**** INFORMATION ****

What follows belongs to an exercise in optimizing a design on an open flow for small area; a production flow would make more cautious choices. The RTL was checked by simulation tests, not by an equivalence proof against the original design.

**design.v**
```verilog
package fitnessPkg;
    localparam int DataWidth    = 8;     
    localparam int CalorieWidth = 24;    
    localparam int SecondsWrap  = 59;    
    localparam int RateRun   = 10;
    localparam int RateWalk  = 5;
    localparam int RateCycle = 8;
    localparam int FifoDepth = 4;                     
    localparam int PtrWidth  = $clog2(FifoDepth);
    localparam int StepWidth = $clog2(DataWidth);     
    typedef enum logic [1:0] {
        actIdle  = 2'd0,
        actRun   = 2'd1,
        actWalk  = 2'd2,
        actCycle = 2'd3
    } activityT;
    typedef enum logic [1:0] {
        idle    = 2'd0,     
        calc    = 2'd1,     
        divide  = 2'd2,     
        publish = 2'd3      
    } engineStateT;
endpackage
`timescale 1ns/1ps
import fitnessPkg::*;
module activityTimer (
    input  logic                 clk,
    input  logic                 rst,
    input  logic                 secTick,         
    input  logic [1:0]             activity,
    input  logic                 sampleReady,
    output logic                 sampleValid,
    output logic [1:0]             sampleActivity,
    output logic [DataWidth-1:0] sampleSeconds
);
    logic [DataWidth-1:0] secRun;
    logic [DataWidth-1:0] secWalk;
    logic [DataWidth-1:0] secCycle;
    logic [DataWidth-1:0] curSeconds;
    logic [DataWidth-1:0] nextSeconds;
    logic                 tickActive;
    assign tickActive = secTick && (activity != actIdle);     
    always_comb begin
        case (activity)
            actRun:   curSeconds = secRun;
            actWalk:  curSeconds = secWalk;
            actCycle: curSeconds = secCycle;
            default:  curSeconds = '0;
        endcase
    end
    assign nextSeconds = (curSeconds == DataWidth'(SecondsWrap)) ? '0
                                                                  : curSeconds + DataWidth'(1);
    always_ff @(posedge clk or posedge rst) begin
        if (rst) begin
            secRun   <= '0;
            secWalk  <= '0;
            secCycle <= '0;
        end else if (tickActive) begin
            case (activity)
                actRun:   secRun   <= nextSeconds;
                actWalk:  secWalk  <= nextSeconds;
                actCycle: secCycle <= nextSeconds;
                default:  ;
            endcase
        end
    end
    always_ff @(posedge clk or posedge rst) begin
        if (rst) begin
            sampleValid    <= 1'b0;
            sampleActivity <= actIdle;
            sampleSeconds  <= '0;
        end else if (tickActive) begin
            sampleValid    <= 1'b1;            
            sampleActivity <= activity;
            sampleSeconds  <= nextSeconds;
        end else if (sampleReady) begin
            sampleValid <= 1'b0;               
        end
    end
endmodule
`timescale 1ns/1ps
import fitnessPkg::*;
module sampleFifo (
    input  logic                 clk,
    input  logic                 rst,
    input  logic                 sampleValid,
    input  logic [1:0]             sampleActivity,
    input  logic [DataWidth-1:0] sampleSeconds,
    output logic                 sampleReady,
    output logic                 fifoValid,
    output logic [1:0]             fifoActivity,
    output logic [DataWidth-1:0] fifoSeconds,
    input  logic                 fifoReady
);
    logic [1:0]             memActivity [FifoDepth];
    logic [DataWidth-1:0] memSeconds  [FifoDepth];
    logic [PtrWidth-1:0]  wrPtr;
    logic [PtrWidth-1:0]  rdPtr;
    logic [PtrWidth:0]    count;           
    logic                 doWrite;
    logic                 doRead;
    assign sampleReady = (count != FifoDepth);
    assign fifoValid   = (count != '0);
    assign doWrite     = sampleValid && sampleReady;
    assign doRead      = fifoValid && fifoReady;
    assign fifoActivity = memActivity[rdPtr];     
    assign fifoSeconds  = memSeconds[rdPtr];
    always_ff @(posedge clk) begin
        if (doWrite) begin
            memActivity[wrPtr] <= sampleActivity;
            memSeconds[wrPtr]  <= sampleSeconds;
        end
    end
    always_ff @(posedge clk or posedge rst) begin
        if (rst) begin
            wrPtr <= '0;
            rdPtr <= '0;
            count <= '0;
        end else begin
            if (doWrite) begin
                wrPtr <= wrPtr + PtrWidth'(1);
            end
            if (doRead) begin
                rdPtr <= rdPtr + PtrWidth'(1);
            end
            case ({doWrite, doRead})
                2'b10:   count <= count + 1'b1;
                2'b01:   count <= count - 1'b1;
                default: ;                      
            endcase
        end
    end
endmodule
`timescale 1ns/1ps
import fitnessPkg::*;
module serialDivider (
    input  logic                 clk,
    input  logic                 rst,
    input  logic                 divStart,
    input  logic [DataWidth-1:0] dividend,
    input  logic [DataWidth-1:0] divisor,
    output logic                 divDone,
    output logic [DataWidth-1:0] quotient
);
    logic [DataWidth-1:0] remReg;
    logic [DataWidth-1:0] quoReg;
    logic [DataWidth-1:0] divisorReg;
    logic [StepWidth-1:0] stepsLeft;
    logic                 busy;
    logic [DataWidth-1:0] remIn;
    logic [DataWidth-1:0] quoIn;
    logic [DataWidth-1:0] divIn;
    logic [DataWidth:0]   trial;
    logic [DataWidth:0]   diff;
    logic [DataWidth-1:0] remNext;
    logic [DataWidth-1:0] quoNext;
    assign remIn = divStart ? '0 : remReg;
    assign quoIn = divStart ? dividend : quoReg;
    assign divIn = divStart ? divisor : divisorReg;
    assign trial = {remIn, quoIn[DataWidth-1]};     
    assign diff  = trial - {1'b0, divIn};
    always_comb begin
        if (diff[DataWidth]) begin                    
            remNext = trial[DataWidth-1:0];
            quoNext = {quoIn[DataWidth-2:0], 1'b0};
        end else begin
            remNext = diff[DataWidth-1:0];
            quoNext = {quoIn[DataWidth-2:0], 1'b1};
        end
    end
    always_ff @(posedge clk or posedge rst) begin
        if (rst) begin
            remReg     <= '0;
            quoReg     <= '0;
            divisorReg <= '0;
            stepsLeft  <= '0;
            busy       <= 1'b0;
            divDone    <= 1'b0;
        end else begin
            divDone <= 1'b0;
            if (divStart) begin
                remReg     <= remNext;
                quoReg     <= quoNext;
                divisorReg <= divisor;
                stepsLeft  <= StepWidth'(DataWidth - 1);
                busy       <= 1'b1;
            end else if (busy) begin
                remReg    <= remNext;
                quoReg    <= quoNext;
                stepsLeft <= stepsLeft - 1'b1;
                if (stepsLeft == StepWidth'(1)) begin
                    busy    <= 1'b0;               
                    divDone <= 1'b1;
                end
            end
        end
    end
    assign quotient = quoReg;
endmodule
`timescale 1ns/1ps
import fitnessPkg::*;
module metricsEngine (
    input  logic                    clk,
    input  logic                    rst,
    input  logic                    fifoValid,
    input  logic [1:0]                fifoActivity,
    input  logic [DataWidth-1:0]    fifoSeconds,
    input  logic [DataWidth-1:0]    weight,
    input  logic [DataWidth-1:0]    restingRate,
    input  logic [DataWidth-1:0]    distance,
    output logic                    fifoReady,
    output logic [DataWidth-1:0]    secondsRun,
    output logic [DataWidth-1:0]    secondsWalk,
    output logic [DataWidth-1:0]    secondsCycle,
    output logic [CalorieWidth-1:0] caloriesRun,
    output logic [CalorieWidth-1:0] caloriesWalk,
    output logic [CalorieWidth-1:0] caloriesCycle,
    output logic [DataWidth-1:0]    speed,
    output logic [DataWidth-1:0]    targetRate,
    output logic                    resultValid
);
    logic [1:0]             state;
    logic [1:0]                curAct;
    logic [DataWidth-1:0]    curSec;
    logic [DataWidth-1:0]    storeRun;
    logic [DataWidth-1:0]    storeWalk;
    logic [DataWidth-1:0]    storeCycle;
    logic [DataWidth-1:0]    nextRun;
    logic [DataWidth-1:0]    nextWalk;
    logic [DataWidth-1:0]    nextCycle;
    logic [DataWidth-1:0]    timeSum;
    logic [DataWidth-1:0]    timeTotal;
    logic [CalorieWidth-1:0] rateSel;
    logic [CalorieWidth-1:0] calNew;
    logic [DataWidth-1:0]    speedNew;
    logic                    divStart;
    logic                    divDone;
    logic [DataWidth-1:0]    quotient;
    assign fifoReady = (state == idle);
    assign nextRun   = (curAct == actRun)   ? curSec : storeRun;
    assign nextWalk  = (curAct == actWalk)  ? curSec : storeWalk;
    assign nextCycle = (curAct == actCycle) ? curSec : storeCycle;
    assign timeSum   = nextRun + nextWalk + nextCycle;     
    always_comb begin
        case (curAct)
            actRun:   rateSel = CalorieWidth'(RateRun);
            actWalk:  rateSel = CalorieWidth'(RateWalk);
            actCycle: rateSel = CalorieWidth'(RateCycle);
            default:  rateSel = '0;
        endcase
    end
    assign divStart = (state == calc) && (timeSum != '0);
    assign speedNew = (timeTotal == '0) ? '0 : quotient;
    serialDivider serialDivider_i (
        .clk      (clk),
        .rst      (rst),
        .divStart (divStart),
        .dividend (distance),
        .divisor  (timeSum),
        .divDone  (divDone),
        .quotient (quotient)
    );
    always_ff @(posedge clk or posedge rst) begin
        if (rst) begin
            state      <= idle;
            curAct     <= actIdle;
            curSec     <= '0;
            storeRun   <= '0;
            storeWalk  <= '0;
            storeCycle <= '0;
            timeTotal  <= '0;
            calNew     <= '0;
        end else begin
            case (state)
                idle: begin
                    if (fifoValid) begin
                        curAct <= fifoActivity;
                        curSec <= fifoSeconds;
                        state  <= calc;
                    end
                end
                calc: begin
                    storeRun   <= nextRun;
                    storeWalk  <= nextWalk;
                    storeCycle <= nextCycle;
                    timeTotal  <= timeSum;
                    calNew     <= CalorieWidth'(weight) * rateSel * CalorieWidth'(curSec);
                    state      <= (timeSum == '0) ? publish : divide;     
                end
                divide: begin
                    if (divDone) begin
                        state <= publish;
                    end
                end
                publish: state <= idle;
                default: state <= idle;
            endcase
        end
    end
    always_ff @(posedge clk or posedge rst) begin
        if (rst) begin
            secondsRun    <= '0;
            secondsWalk   <= '0;
            secondsCycle  <= '0;
            caloriesRun   <= '0;
            caloriesWalk  <= '0;
            caloriesCycle <= '0;
            speed         <= '0;
            targetRate    <= '0;
            resultValid   <= 1'b0;
        end else begin
            resultValid <= (state == publish);
            if (state == publish) begin
                secondsRun   <= storeRun;
                secondsWalk  <= storeWalk;
                secondsCycle <= storeCycle;
                case (curAct)
                    actRun:   caloriesRun   <= calNew;
                    actWalk:  caloriesWalk  <= calNew;
                    actCycle: caloriesCycle <= calNew;
                    default:  ;
                endcase
                speed      <= speedNew;
                targetRate <= restingRate + weight / DataWidth'(2)
                              + speedNew / DataWidth'(3);     
            end
        end
    end
endmodule
`timescale 1ns/1ps
import fitnessPkg::*;
module fitnessTracker (
    input  logic                    clk,
    input  logic                    rst,
    input  logic                    secTick,
    input  logic [1:0]                activity,
    input  logic [DataWidth-1:0]    weight,
    input  logic [DataWidth-1:0]    restingRate,
    input  logic [DataWidth-1:0]    distance,
    output logic [DataWidth-1:0]    secondsRun,
    output logic [DataWidth-1:0]    secondsWalk,
    output logic [DataWidth-1:0]    secondsCycle,
    output logic [CalorieWidth-1:0] caloriesRun,
    output logic [CalorieWidth-1:0] caloriesWalk,
    output logic [CalorieWidth-1:0] caloriesCycle,
    output logic [DataWidth-1:0]    speed,
    output logic [DataWidth-1:0]    targetRate,
    output logic                    resultValid
);
    logic                 sampleValid;       
    logic                 sampleReady;
    logic [1:0]             sampleActivity;
    logic [DataWidth-1:0] sampleSeconds;
    logic                 fifoValid;         
    logic                 fifoReady;
    logic [1:0]             fifoActivity;
    logic [DataWidth-1:0] fifoSeconds;
    activityTimer activityTimer_i (
        .clk            (clk),
        .rst            (rst),
        .secTick        (secTick),
        .activity       (activity),
        .sampleReady    (sampleReady),
        .sampleValid    (sampleValid),
        .sampleActivity (sampleActivity),
        .sampleSeconds  (sampleSeconds)
    );
    sampleFifo sampleFifo_i (
        .clk            (clk),
        .rst            (rst),
        .sampleValid    (sampleValid),
        .sampleActivity (sampleActivity),
        .sampleSeconds  (sampleSeconds),
        .sampleReady    (sampleReady),
        .fifoValid      (fifoValid),
        .fifoActivity   (fifoActivity),
        .fifoSeconds    (fifoSeconds),
        .fifoReady      (fifoReady)
    );
    metricsEngine metricsEngine_i (
        .clk           (clk),
        .rst           (rst),
        .fifoValid     (fifoValid),
        .fifoActivity  (fifoActivity),
        .fifoSeconds   (fifoSeconds),
        .weight        (weight),
        .restingRate   (restingRate),
        .distance      (distance),
        .fifoReady     (fifoReady),
        .secondsRun    (secondsRun),
        .secondsWalk   (secondsWalk),
        .secondsCycle  (secondsCycle),
        .caloriesRun   (caloriesRun),
        .caloriesWalk  (caloriesWalk),
        .caloriesCycle (caloriesCycle),
        .speed         (speed),
        .targetRate    (targetRate),
        .resultValid   (resultValid)
    );
endmodule
```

****

__WORK ITEM__. Filter the data above down to lines with the word "secWalk", and copy them.

__EXERCISE ANSWER__.
    logic [DataWidth-1:0] secWalk;
            actWalk:  curSeconds = secWalk;
            secWalk  <= '0;
                actWalk:  secWalk  <= nextSeconds;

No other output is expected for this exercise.